What is required ▸
The stretch from the line with "cin_d, dec_q, dec_d;" through the line with "Digit-serial decimal path" in the records below: write it out exactly, and nothing else.

*** Source information ***

$ cat src/rtl/alu_pkg.sv
// Shared definitions for the sequential ALU.
//   OP_W            opcode width
//   Op*             opcode encodings
//   Flag*           bit positions of N/V/Z/C inside flag_we and the flag register
//   alu_state_e     control FSM encoding
package alu_pkg;

  localparam int unsigned OP_W = 4;

  localparam logic [OP_W-1:0] OpAdd  = 4'h0;
  localparam logic [OP_W-1:0] OpSub  = 4'h1;
  localparam logic [OP_W-1:0] OpAnd  = 4'h2;
  localparam logic [OP_W-1:0] OpOr   = 4'h3;
  localparam logic [OP_W-1:0] OpEor  = 4'h4;
  localparam logic [OP_W-1:0] OpAsl  = 4'h5;
  localparam logic [OP_W-1:0] OpLsr  = 4'h6;
  localparam logic [OP_W-1:0] OpRol  = 4'h7;
  localparam logic [OP_W-1:0] OpRor  = 4'h8;
  localparam logic [OP_W-1:0] OpCmp  = 4'h9;
  localparam logic [OP_W-1:0] OpPass = 4'hA;

  localparam int unsigned FlagN = 3;
  localparam int unsigned FlagV = 2;
  localparam int unsigned FlagZ = 1;
  localparam int unsigned FlagC = 0;

  typedef enum logic [1:0] {
    StIdle,
    StExec,
    StBcd,
    StHold
  } alu_state_e;

endpackage

$ cat src/rtl/bcd_digit.sv
// Combinational single-digit BCD add/subtract cell.
//   a_i, b_i  operand nibbles
//   c_i       incoming carry (add) / not-borrow (sub)
//   sub_i     1 = subtract
//   digit_o   corrected result nibble
//   c_o       outgoing carry (add) / not-borrow (sub)
// Non-decimal input nibbles follow the same rules; no error is flagged.
module bcd_digit (
  input  logic [3:0] a_i,
  input  logic [3:0] b_i,
  input  logic       c_i,
  input  logic       sub_i,
  output logic [3:0] digit_o,
  output logic       c_o
);

  logic [4:0] raw;

  always_comb begin
    raw     = 5'd0;
    digit_o = 4'd0;
    c_o     = 1'b0;
    if (sub_i) begin
      // Range is -16..15, so bit 4 is the sign of the 5-bit difference.
      raw = {1'b0, a_i} - {1'b0, b_i} - {4'd0, ~c_i};
      if (raw[4]) begin
        digit_o = raw[3:0] - 4'd6;
        c_o     = 1'b0;
      end else begin
        digit_o = raw[3:0];
        c_o     = 1'b1;
      end
    end else begin
      raw = {1'b0, a_i} + {1'b0, b_i} + {4'd0, c_i};
      if (raw > 5'd9) begin
        digit_o = raw[3:0] + 4'd6;
        c_o     = 1'b1;
      end else begin
        digit_o = raw[3:0];
        c_o     = 1'b0;
      end
    end
  end

endmodule

$ cat src/rtl/alu_seq.sv
// Multi-cycle ALU with valid/ready handshakes on both sides.
//   phi1, reset_n           clock, async active-low reset
//   in_valid/in_ready       request handshake; a, b, op, carry_in, dec_mode sampled on accept
//   out_valid/out_ready     result handshake; outputs frozen while out_valid is high
//   result, flag_n/v/z/c    result and computed flags
//   flag_we {N,V,Z,C}       flag update enables; res_we destination write enable
//   half_carry              binary carry out of bit 3
// Binary ops finish in EXEC; decimal ADD/SUB then run one BCD digit per cycle.
module alu_seq import alu_pkg::*; #(
  parameter int unsigned WIDTH = 8
) (
  input  logic             phi1,
  input  logic             reset_n,
  input  logic             in_valid,
  output logic             in_ready,
  input  logic [WIDTH-1:0] a,
  input  logic [WIDTH-1:0] b,
  input  logic [OP_W-1:0]  op,
  input  logic             carry_in,
  input  logic             dec_mode,
  output logic             out_valid,
  input  logic             out_ready,
  output logic [WIDTH-1:0] result,
  output logic             flag_n,
  output logic             flag_v,
  output logic             flag_z,
  output logic             flag_c,
  output logic [3:0]       flag_we,
  output logic             res_we,
  output logic             half_carry
);

  localparam int unsigned DIGITS = WIDTH / 4;
  localparam int unsigned CntW   = (DIGITS > 1) ? $clog2(DIGITS) : 1;

  alu_state_e state_q, state_d;

  logic [WIDTH-1:0] a_q, a_d, b_q, b_d;
  logic [OP_W-1:0]  op_q, op_d;
  logic             cin_q, cin_d, dec_q, dec_d;
  logic [CntW-1:0]  cnt_q, cnt_d;
  logic             bc_q, bc_d;
  logic [WIDTH-1:0] result_q, result_d;
  logic [3:0]       flags_q, flags_d;
  logic [3:0]       fwe_q, fwe_d;
  logic             rwe_q, rwe_d, hc_q, hc_d;

  // Binary datapath
  logic [WIDTH-1:0] bx;
  logic             cin_eff;
  logic [WIDTH:0]   sum;
  logic [WIDTH-1:0] bin_r;
  logic             bin_c, bin_v, bin_hc, bin_rwe;
  logic [3:0]       bin_fwe;
  logic             is_dec, last_digit;

  // Digit-serial decimal path
  logic [3:0]       dig_a, dig_b, dig_r;
  logic             dig_c;

  always_comb begin
    bx      = (op_q == OpSub || op_q == OpCmp) ? ~b_q : b_q;
    cin_eff = (op_q == OpCmp) ? 1'b1 : cin_q;
    sum     = {1'b0, a_q} + {1'b0, bx} + {{WIDTH{1'b0}}, cin_eff};
    bin_r   = a_q;
    bin_c   = 1'b0;
    bin_v   = 1'b0;
    bin_hc  = 1'b0;
    bin_fwe = 4'b0000;
    bin_rwe = 1'b0;
    case (op_q)
      OpAdd, OpSub, OpCmp: begin
        bin_r   = sum[WIDTH-1:0];
        bin_c   = sum[WIDTH];
        bin_v   = (a_q[WIDTH-1] == bx[WIDTH-1]) && (sum[WIDTH-1] != a_q[WIDTH-1]);
        bin_hc  = ({1'b0, a_q[3:0]} + {1'b0, bx[3:0]} + {4'd0, cin_eff}) > 5'd15;
        bin_fwe = (op_q == OpCmp) ? 4'b1011 : 4'b1111;
        bin_rwe = (op_q != OpCmp);
      end
      OpAnd:  begin bin_r = a_q & b_q; bin_fwe = 4'b1010; bin_rwe = 1'b1; end
      OpOr:   begin bin_r = a_q | b_q; bin_fwe = 4'b1010; bin_rwe = 1'b1; end
      OpEor:  begin bin_r = a_q ^ b_q; bin_fwe = 4'b1010; bin_rwe = 1'b1; end
      OpAsl: begin
        bin_r = {a_q[WIDTH-2:0], 1'b0};  bin_c = a_q[WIDTH-1];
        bin_fwe = 4'b1011;               bin_rwe = 1'b1;
      end
      OpLsr: begin
        bin_r = {1'b0, a_q[WIDTH-1:1]};  bin_c = a_q[0];
        bin_fwe = 4'b1011;               bin_rwe = 1'b1;
      end
      OpRol: begin
        bin_r = {a_q[WIDTH-2:0], cin_q}; bin_c = a_q[WIDTH-1];
        bin_fwe = 4'b1011;               bin_rwe = 1'b1;
      end
      OpRor: begin
        bin_r = {cin_q, a_q[WIDTH-1:1]}; bin_c = a_q[0];
        bin_fwe = 4'b1011;               bin_rwe = 1'b1;
      end
      OpPass: begin bin_fwe = 4'b1010; bin_rwe = 1'b1; end
      default: ;
    endcase
  end

  assign is_dec     = dec_q && (op_q == OpAdd || op_q == OpSub);
  assign last_digit = (cnt_q == CntW'(DIGITS - 1));

  always_comb begin
    dig_a = a_q[{cnt_q, 2'b00} +: 4];
    dig_b = b_q[{cnt_q, 2'b00} +: 4];
  end

  bcd_digit u_bcd_digit (
    .a_i     (dig_a),
    .b_i     (dig_b),
    .c_i     (bc_q),
    .sub_i   (op_q == OpSub),
    .digit_o (dig_r),
    .c_o     (dig_c)
  );

  // FSM: state register
  always_ff @(posedge phi1 or negedge reset_n) begin
    if (!reset_n) state_q <= StIdle;
    else          state_q <= state_d;
  end

  // FSM: next state
  always_comb begin
    state_d = state_q;
    unique case (state_q)
      StIdle: if (in_valid) state_d = StExec;
      StExec: state_d = is_dec ? StBcd : StHold;
      StBcd:  if (last_digit) state_d = StHold;
      StHold: if (out_ready) state_d = StIdle;
      default: state_d = StIdle;
    endcase
  end

  // FSM: outputs
  always_comb begin
    in_ready  = (state_q == StIdle);
    out_valid = (state_q == StHold);
  end

  // Datapath next state; registers only move in IDLE (capture), EXEC and BCD,
  // which keeps every output frozen during HOLD.
  always_comb begin
    a_d      = a_q;
    b_d      = b_q;
    op_d     = op_q;
    cin_d    = cin_q;
    dec_d    = dec_q;
    cnt_d    = cnt_q;
    bc_d     = bc_q;
    result_d = result_q;
    flags_d  = flags_q;
    fwe_d    = fwe_q;
    rwe_d    = rwe_q;
    hc_d     = hc_q;
    unique case (state_q)
      StIdle: begin
        if (in_valid) begin
          a_d   = a;
          b_d   = b;
          op_d  = op;
          cin_d = carry_in;
          dec_d = dec_mode;
        end
      end
      StExec: begin
        result_d       = bin_r;
        flags_d[FlagN] = bin_r[WIDTH-1];
        flags_d[FlagV] = bin_v;
        flags_d[FlagZ] = (bin_r == '0);
        flags_d[FlagC] = bin_c;
        fwe_d          = bin_fwe;
        rwe_d          = bin_rwe;
        hc_d           = bin_hc;
        cnt_d          = '0;
        bc_d           = cin_q;
      end
      StBcd: begin
        result_d[{cnt_q, 2'b00} +: 4] = dig_r;
        bc_d  = dig_c;
        cnt_d = cnt_q + CntW'(1);
        if (last_digit) flags_d[FlagC] = dig_c;
      end
      default: ;
    endcase
  end

  always_ff @(posedge phi1 or negedge reset_n) begin
    if (!reset_n) begin
      a_q      <= '0;
      b_q      <= '0;
      op_q     <= '0;
      cin_q    <= 1'b0;
      dec_q    <= 1'b0;
      cnt_q    <= '0;
      bc_q     <= 1'b0;
      result_q <= '0;
      flags_q  <= 4'b0000;
      fwe_q    <= 4'b0000;
      rwe_q    <= 1'b0;
      hc_q     <= 1'b0;
    end else begin
      a_q      <= a_d;
      b_q      <= b_d;
      op_q     <= op_d;
      cin_q    <= cin_d;
      dec_q    <= dec_d;
      cnt_q    <= cnt_d;
      bc_q     <= bc_d;
      result_q <= result_d;
      flags_q  <= flags_d;
      fwe_q    <= fwe_d;
      rwe_q    <= rwe_d;
      hc_q     <= hc_d;
    end
  end

  assign result     = result_q;
  assign flag_n     = flags_q[FlagN];
  assign flag_v     = flags_q[FlagV];
  assign flag_z     = flags_q[FlagZ];
  assign flag_c     = flags_q[FlagC];
  assign flag_we    = fwe_q;
  assign res_we     = rwe_q;
  assign half_carry = hc_q;

endmodule

$ cat config.mk
export PLATFORM = sky130hd
export DESIGN_NAME = alu_seq
export DESIGN_NICKNAME = d
export VERILOG_FILES = /design/src/rtl/alu_pkg.sv /design/src/rtl/bcd_digit.sv /design/src/rtl/alu_seq.sv
export SDC_FILE = /design/constraint.sdc
export NUM_CORES = 1
export LEC_CHECK = 0
export BUFFER_PORTS_ARGS = -buffer_cell sky130_fd_sc_hd__buf_2
export CAP_MARGIN = 15
export CORE_AREA = 3 3 108 110
export DETAILED_ROUTE_END_ITERATION = 16
export DIE_AREA = 0 0 111 113
export PLACE_DENSITY = 0.51
export SYNTH_ARGS = -nofsm -noshare
export SYNTH_HDL_FRONTEND = slang
export SYNTH_SLANG_ARGS = --single-unit
$ cat constraint.sdc
create_clock -name phi1 -period 4.3 [get_ports phi1]
set_clock_uncertainty 0.05 [all_clocks]
set_input_delay 1.29 -clock phi1 [delete_from_list [all_inputs] [get_ports phi1]]
set_output_delay 1.29 -clock phi1 [all_outputs]
set_load 0.02 [all_outputs]
After elaboration in Yosys (flattened, before gate mapping)
Cells that the tools add are included.
- word-level logic and storage cells: 99
- register bits: 44
- output and inout port bits: 20
- input port bits: 26
- add/sub/neg operators: 12
- shifts and indexed selects: 4
- bitwise operators: 5
- magnitude comparators: 2
- reductions and logical operators: 17
- eq/ne operators: 19
- multiplexer cells: 26
- operator list (cell ; number):
    $pmux 8 s8 ; 1
    $eq 4x3->1 const B ; 4
    $pmux 8 s2 ; 1
    $shiftx 8x4->4 ; 2
    $eq 4x4->1 const B ; 3
    $mux 4 ; 3
    $pmux 4 s3 ; 1
    $add 4x4->5 ; 2
    $add 5x1->5 ; 2
    $gt 5x4->1 const B ; 2
    $add 8x8->9 ; 1
    $add 9x1->9 ; 1
    $and 8x8->8 ; 1
    $bwmux 8 ; 1
    $eq 4x2->1 const B ; 2
    $logic_not 8->1 ; 1
    $mux 1 ; 8
    $mux 8 ; 1
    $not 8->8 ; 1
    $or 8x8->8 ; 1
    $pmux 1 s2 ; 4
    $pmux 2 s4 ; 1
    $reduce_or 4->1 ; 2
    $reduce_or 8->1 ; 1
    other kinds (30) ; 38

Longest topological paths before layout
Gate-level depths: netlist (run 1).
- word-level depth: 9
- gate-level depth with buffers: 15
- gate-level depth less buffers: 13

Cells and area by module
From an unflattened synthesis (run 1), not the netlist that was laid out.
- cells, all modules: 438
- area, all modules: 3943.8 um^2
- modules (own cells, without submodules) (module ; area each (um^2) ; sequential area each (um^2) ; instances ; cells an instance):
    alu_seq ; 3337.0 ; 1076.0 ; 1 ; 363
    bcd_digit ; 606.8 ; 0.0 ; 1 ; 75

Least setup slack after synthesis (run 1)
OpenSTA, ideal clock, no wires.
- path type: flip-flop to flip-flop
- start: reg op_q[2]
- end: reg flags_q[1]
- path slack: 436 ps
- data required time: 4128 ps
- buffers on the path: 4
- arrival time: 3693 ps
- cell stages (with the launch flop): 16
- cells stage by stage: dfrtp_1 buf_2 buf_2 clkbuf_1 nor3_1 buf_1 xnor2_1 fa_1 fa_1 a211oi_1 o21ai_0 a21oi_1 xnor2_1 a21oi_1 and4bb_1 a32o_1
- longest elaborated chain between the ends: 7
- elaborated cells between the ends (all ways): 18
- RTL lines (element ; line ; text):
    from (decl) ; alu_seq.sv:39 ; logic [OP_W-1:0] op_q, op_d;
    from (signal assigned) ; alu_seq.sv:209 ; op_q <= op_d;
    $eq 4x1->1 / $eq 4x4->1 (equally long branches) ; alu_seq.sv:62, alu_seq.sv:71, alu_seq.sv:63 ;
    $logic_or 1x1->1 ; alu_seq.sv:62 ; bx = (op_q == OpSub || op_q == OpCmp) ? ~b_q : b_q;
    $mux 8 ; alu_seq.sv:62 ;
    $add 8x8->9 ; alu_seq.sv:64 ; sum = {1'b0, a_q} + {1'b0, bx} + {{WIDTH{1'b0}}, cin_eff};
    $add 9x1->9 ; alu_seq.sv:64 ;
    $pmux 8 s8 * ; alu_seq.sv:71 ; case (op_q)
    $logic_not 8->1 * ; alu_seq.sv:174 ; flags_d[FlagZ] = (bin_r == '0);
    to (signal assigned) ; alu_seq.sv:215 ; flags_q <= flags_d;
    to (decl) ; alu_seq.sv:44 ; logic [3:0] flags_q, flags_d;
Mark *: on every way between the ends. The rest lies on a longest branch, timed or not.
A chain may end at the register's enable or synchronous reset.

Final worst setup path (run 1)
- start: reg cnt_q
- end: reg result_q[5], in the netlist result[5]
- longest elaborated chain between the ends: 9
- elaborated cells between the ends (all ways): 17
- RTL lines (element ; line ; text):
    from (decl) ; alu_seq.sv:41 ; logic [CntW-1:0] cnt_q, cnt_d;
    from (signal assigned) ; alu_seq.sv:212 ; cnt_q <= cnt_d;
    $shiftx 8x4->4, on equally long branches ; alu_seq.sv:108, alu_seq.sv:109 ;
    $add 4x4->5 / $sub 4x4->5 (equally long branches) ; bcd_digit.sv:34, bcd_digit.sv:25 ;
    $add 5x1->5 / $sub 5x1->5 (equally long branches) ; bcd_digit.sv:34, bcd_digit.sv:25 ;
    $add 4x3->4, or another cell as far along ; bcd_digit.sv:36 ; digit_o = raw[3:0] + 4'd6;
    $mux 4, on equally long branches ; bcd_digit.sv:35, bcd_digit.sv:26 ;
    $mux 4 ; bcd_digit.sv:23 ; if (sub_i) begin
    $shiftx 4x5->8 ; alu_seq.sv:183 ; result_d[{cnt_q, 2'b00} +: 4] = dig_r;
    $bwmux 8 * ; alu_seq.sv:183 ;
    $pmux 8 s2 * ; alu_seq.sv:160 ; unique case (state_q)
    to (signal assigned) ; alu_seq.sv:214 ; result_q <= result_d;
    to (decl) ; alu_seq.sv:43 ; logic [WIDTH-1:0] result_q, result_d;
Marked as above.

==> impl_metrics.env, run 1 <==
export IMPL_die_w_um=111
export IMPL_status="finished clean"
export IMPL_drt_pass1_iterations=5
export IMPL_cts_setup_buffers=0
export IMPL_initial_core_util_pct=35.0
export IMPL_avgRoutedWirePerCell_um=17.3
export IMPL_fillerInstances=1122
export IMPL_maxCapViolCount=0
export IMPL_yosys_area_top_type_share_pct=28.4
export IMPL_viasPerCell=5.47
export IMPL_grt_setup_unrepaired="false"
export IMPL_via_count=3345
export IMPL_critPathRequiredTime_ns=4.42
export IMPL_htree_levels=2
export IMPL_overflow=0
export IMPL_dp_hpwl_um=8150
export IMPL_clk_pin_slew_ns=0.09
export IMPL_fmax_mhz=277
export IMPL_cp_max_fo=11
export IMPL_hold_class="flop to flop"
export IMPL_muxShareOfSynthArea_pct=9.82
export IMPL_cp_data_arrival_time_ns=3.74
export IMPL_coreArea_mm2=0.0108
export IMPL_syn_nets=504
export IMPL_wirelength_um=10600
export IMPL_detail_route_iter0_violations=146
export IMPL_cts_tree="built"
export IMPL_synthFlopType="dfrtp_1"
export IMPL_synthArstFlopShare_pct=100
export IMPL_die_area_mm2=0.0125
export IMPL_hold_path_cell_count=1
export IMPL_synthTopCellsByArea="dfrtp_1 28%, ha_1 12%, mux2_2 7.4%, xnor2_1 4.2%, o21ai_0 4.1%"
export IMPL_route_detailed_drc=0
export IMPL_portBuffers=45
export IMPL_setup_viol=0
export IMPL_cp_end_kind="flop"
export IMPL_num_antenna_cells=0
export IMPL_rows=38
export IMPL_fin_crit_sh_pct=84.1
export IMPL_synthesis_area_mm2=0.00378
export IMPL_grt_max_degree=44
export IMPL_syn_inst=435
export IMPL_hold_buffers=0
export IMPL_cts_sink_count=43
export IMPL_yosys_warnings=0
export IMPL_pin_count=46
export IMPL_reg2regPathDepth=12
export IMPL_syn_area_per_cell_um2=8.70
export IMPL_ys_types=52
export IMPL_nNetsFinal=540
export IMPL_slew_violations=0
export IMPL_gp_congestion=0.874
export IMPL_criticalPathCategory="flop to flop"
export IMPL_synth_xor_area_share_pct=4.63
export IMPL_clkLatencyLatePin_ns=0.30
export IMPL_ctsResizeCount=0
export IMPL_antenna_found_initial=0
export IMPL_syn_to_final_growth_pct=12.5
export IMPL_setup_tns_ns=0
export IMPL_worstMarginPinSlew_ns=1.00
export IMPL_yosys_area_share_simple_pct=13.2
export IMPL_layout_drive_gt1_share_pct=19.5
export IMPL_synth_edf_count=0
export IMPL_synth_seq_cells=43
export IMPL_grt_usage_pct=17.2
export IMPL_slew_limit_headroom_pct=33.2
export IMPL_synth_top_family_by_area="compound AO/OA/AOI/OAI gates"
export IMPL_grt_pass1_wl_um=17500
export IMPL_finalHoldViolations=0
export IMPL_synth_compound_area_share_pct=21.6
export IMPL_yosysTopAreaCell="dfrtp_1"
export IMPL_cts_root_buf="clkbuf_8"
export IMPL_synth_seq_area_share_pct=28.4
export IMPL_cp_start_kind="flop"
export IMPL_grt_pass1_vias=3202
export IMPL_numCtsBuffers=5
export IMPL_synthAdderAreaFrac_pct=15.4
export IMPL_post_route_min_period_ns=3.62
export IMPL_clockBufferDepth=2
export IMPL_ant_nets=0
export IMPL_die_h_um=113
metrics by stage:
stage / hold slack [ns] / cells / instance area (µm²) / setup WS (ns) / utilization (%)
2_1_floorplan: 0.430 / 435 / 3780 / 0.436 / -
3_3_place_gp: 0.407 / 604 / 4140 / 0.702 / 38.3
3_5_place_dp: 0.413 / 604 / 4140 / 0.706 / 38.3
4_1_cts: 0.435 / 612 / 4260 / 0.675 / 39.4
5_1_grt: 0.450 / 612 / 4260 / 0.271 / 39.4
6_report: 0.429 / 612 / 4260 / 0.683 / 39.4
cell usage after synthesis, drive strengths merged (6+ instances only):
cell type	n
dfrtp	43
inv	38
ha	37
nor2	37
o21ai	33
nand2	29
mux2	25
a21oi	21
xnor2	18
buf	16
a31oi	9
clkbuf	9
mux2i	9
nor2b	8
nand3	7
nor3	7
a211oi	6
a21boi	6
fa	6
o211ai	6
state kept, by name, summed over array words and instances, names as in the netlist:
register    count
a_q             8
b_q             8
bc_q            1
cin_q           1
cnt_q           1
dec_q           1
flag_we         3
flags_q         4
half_carry      1
op_q            4
res_we          1
result          8
state_q         2
cell usage in the layout, fill, tap and decap left out, types with 3 or more instances in the layout:
master and n:
o21ai_0 31, ha_1 37, nor3b_1 4, or3_1 3, nor2_1 37, nand2b_1 5, a31oi_1 9, nor2b_1 8
o311ai_0 3, clkbuf_8 6, mux2i_1 9, dfrtp_1 43, a21boi_0 6, nand3_1 7, fa_1 6, mux2_2 25
o21a_1 4, buf_2 45, a221oi_1 5, inv_1 38, a21o_1 5, nor3_1 7, a31o_2 3, buf_4 9
a21oi_1 21, o211ai_1 6, a22oi_1 3, o22ai_1 4, a211oi_1 6, xnor2_1 18, nand2_1 29
critical path, stage by stage (launching register included):
cell       delay (ns)
dfrtp_1          0.51
inv_1            0.28
a21boi_0         0.22
fa_1             0.48
fa_1             0.43
xnor2_1          0.27
ha_1             0.23
nand2_1          0.06
o21ai_0          0.12
a21o_1           0.17
a21boi_0         0.11
o311ai_0         0.45
a2bb2oi_1        0.12
final timing paths:
| path | to | startpoint | slack [ns] |
|---|---|---|---|
| worst max-delay path | result[5] | cnt_q | 0.68 |
| worst min-delay path | res_we | res_we | 0.43 |
| worst max register to register | result[5] | cnt_q | 0.68 |
| worst min register to register | res_we | res_we | 0.43 |
| max in group asynchronous | flags_q[0] | reset_n | 2.48 |
| min in group asynchronous | b_q[7] | reset_n | 1.10 |
area by class of cell:
type | count | area, µm² | share of cell area [%]
Tap cell | 140 | 175 | 4.12
Inverter | 39 | 146 | 3.44
Multi-Input combinational cell | 328 | 2440 | 57.4
Clock inverter | 2 | 38.8 | 0.911
Sequential cell | 43 | 1080 | 25.3
Timing Repair Buffer | 54 | 293 | 6.88
Clock buffer | 6 | 82.6 | 1.94
layer usage:
| layer | vias to the layer above | share of wire [%] | track usage (%) |
|---|---|---|---|
| met5 | - | 0 | 0 |
| met3 | 18 | 5.1 | 2.78 |
| li1 | 1611 | - | - |
| met2 | 121 | 43 | 26.5 |
| met4 | 0 | 2.2 | 4.84 |
| met1 | 1595 | 49 | 25.0 |
kinds of logic (layout without fill, tap and decap cells):
logic type / after synthesis / count (layout)
AOI/OAI and AO/OA: 124 / 124
adders and majority gates: 43 / 43
muxes: 34 / 34
DFF: 43 / 43
and+or+nand+nor: 107 / 107
buffers and inverters: 64 / 101
xor gates and xnor gates: 20 / 20
Power of run 1 is not shown: default switching activity piles up to over one toggle a cycle in this logic, so the estimate is an artifact.
==> inputs of run 2 (changes only) <==
--- a/config.mk
+++ b/config.mk
@@ -5,11 +5,12 @@
 export SDC_FILE = /design/constraint.sdc
 export NUM_CORES = 1
 export LEC_CHECK = 0
+export ABC_AREA = 1
 export BUFFER_PORTS_ARGS = -buffer_cell sky130_fd_sc_hd__buf_2
 export CAP_MARGIN = 15
-export CORE_AREA = 3 3 108 110
+export CORE_AREA = 3 3 109 111
 export DETAILED_ROUTE_END_ITERATION = 16
-export DIE_AREA = 0 0 111 113
+export DIE_AREA = 0 0 112 114
 export PLACE_DENSITY = 0.51
 export SYNTH_ARGS = -nofsm -noshare
 export SYNTH_HDL_FRONTEND = slang
==> constraint.sdc (replaced) <==
create_clock -name phi1 -period 3.6 [get_ports phi1]
set_clock_uncertainty 0.05 [all_clocks]
set_input_delay 1.08 -clock phi1 [delete_from_list [all_inputs] [get_ports phi1]]
set_output_delay 1.08 -clock phi1 [all_outputs]
set_load 0.02 [all_outputs]
==> run 2 against run 1 <==
Fmax up 16%; count of clock-buffer cells in the layout is the same; highest routed layer unchanged; critical path depth is 7 higher; global-route usage rose by 0.99 points; largest cell class unchanged; via count grew 9.5%; utilization down 0.10 points; sequential share of layout area is 0.13 points lower; non-clock buffer count down 6; flip-flop and latch count stayed put; first-iteration DRC count rose by 86%; design area increased by 0.62%; cell count rose by 21%.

*** End of Source information ***

Task solution ▸
  logic             cin_q, cin_d, dec_q, dec_d;
  logic [CntW-1:0]  cnt_q, cnt_d;
  logic             bc_q, bc_d;
  logic [WIDTH-1:0] result_q, result_d;
  logic [3:0]       flags_q, flags_d;
  logic [3:0]       fwe_q, fwe_d;
  logic             rwe_q, rwe_d, hc_q, hc_d;

  // Binary datapath
  logic [WIDTH-1:0] bx;
  logic             cin_eff;
  logic [WIDTH:0]   sum;
  logic [WIDTH-1:0] bin_r;
  logic             bin_c, bin_v, bin_hc, bin_rwe;
  logic [3:0]       bin_fwe;
  logic             is_dec, last_digit;

  // Digit-serial decimal path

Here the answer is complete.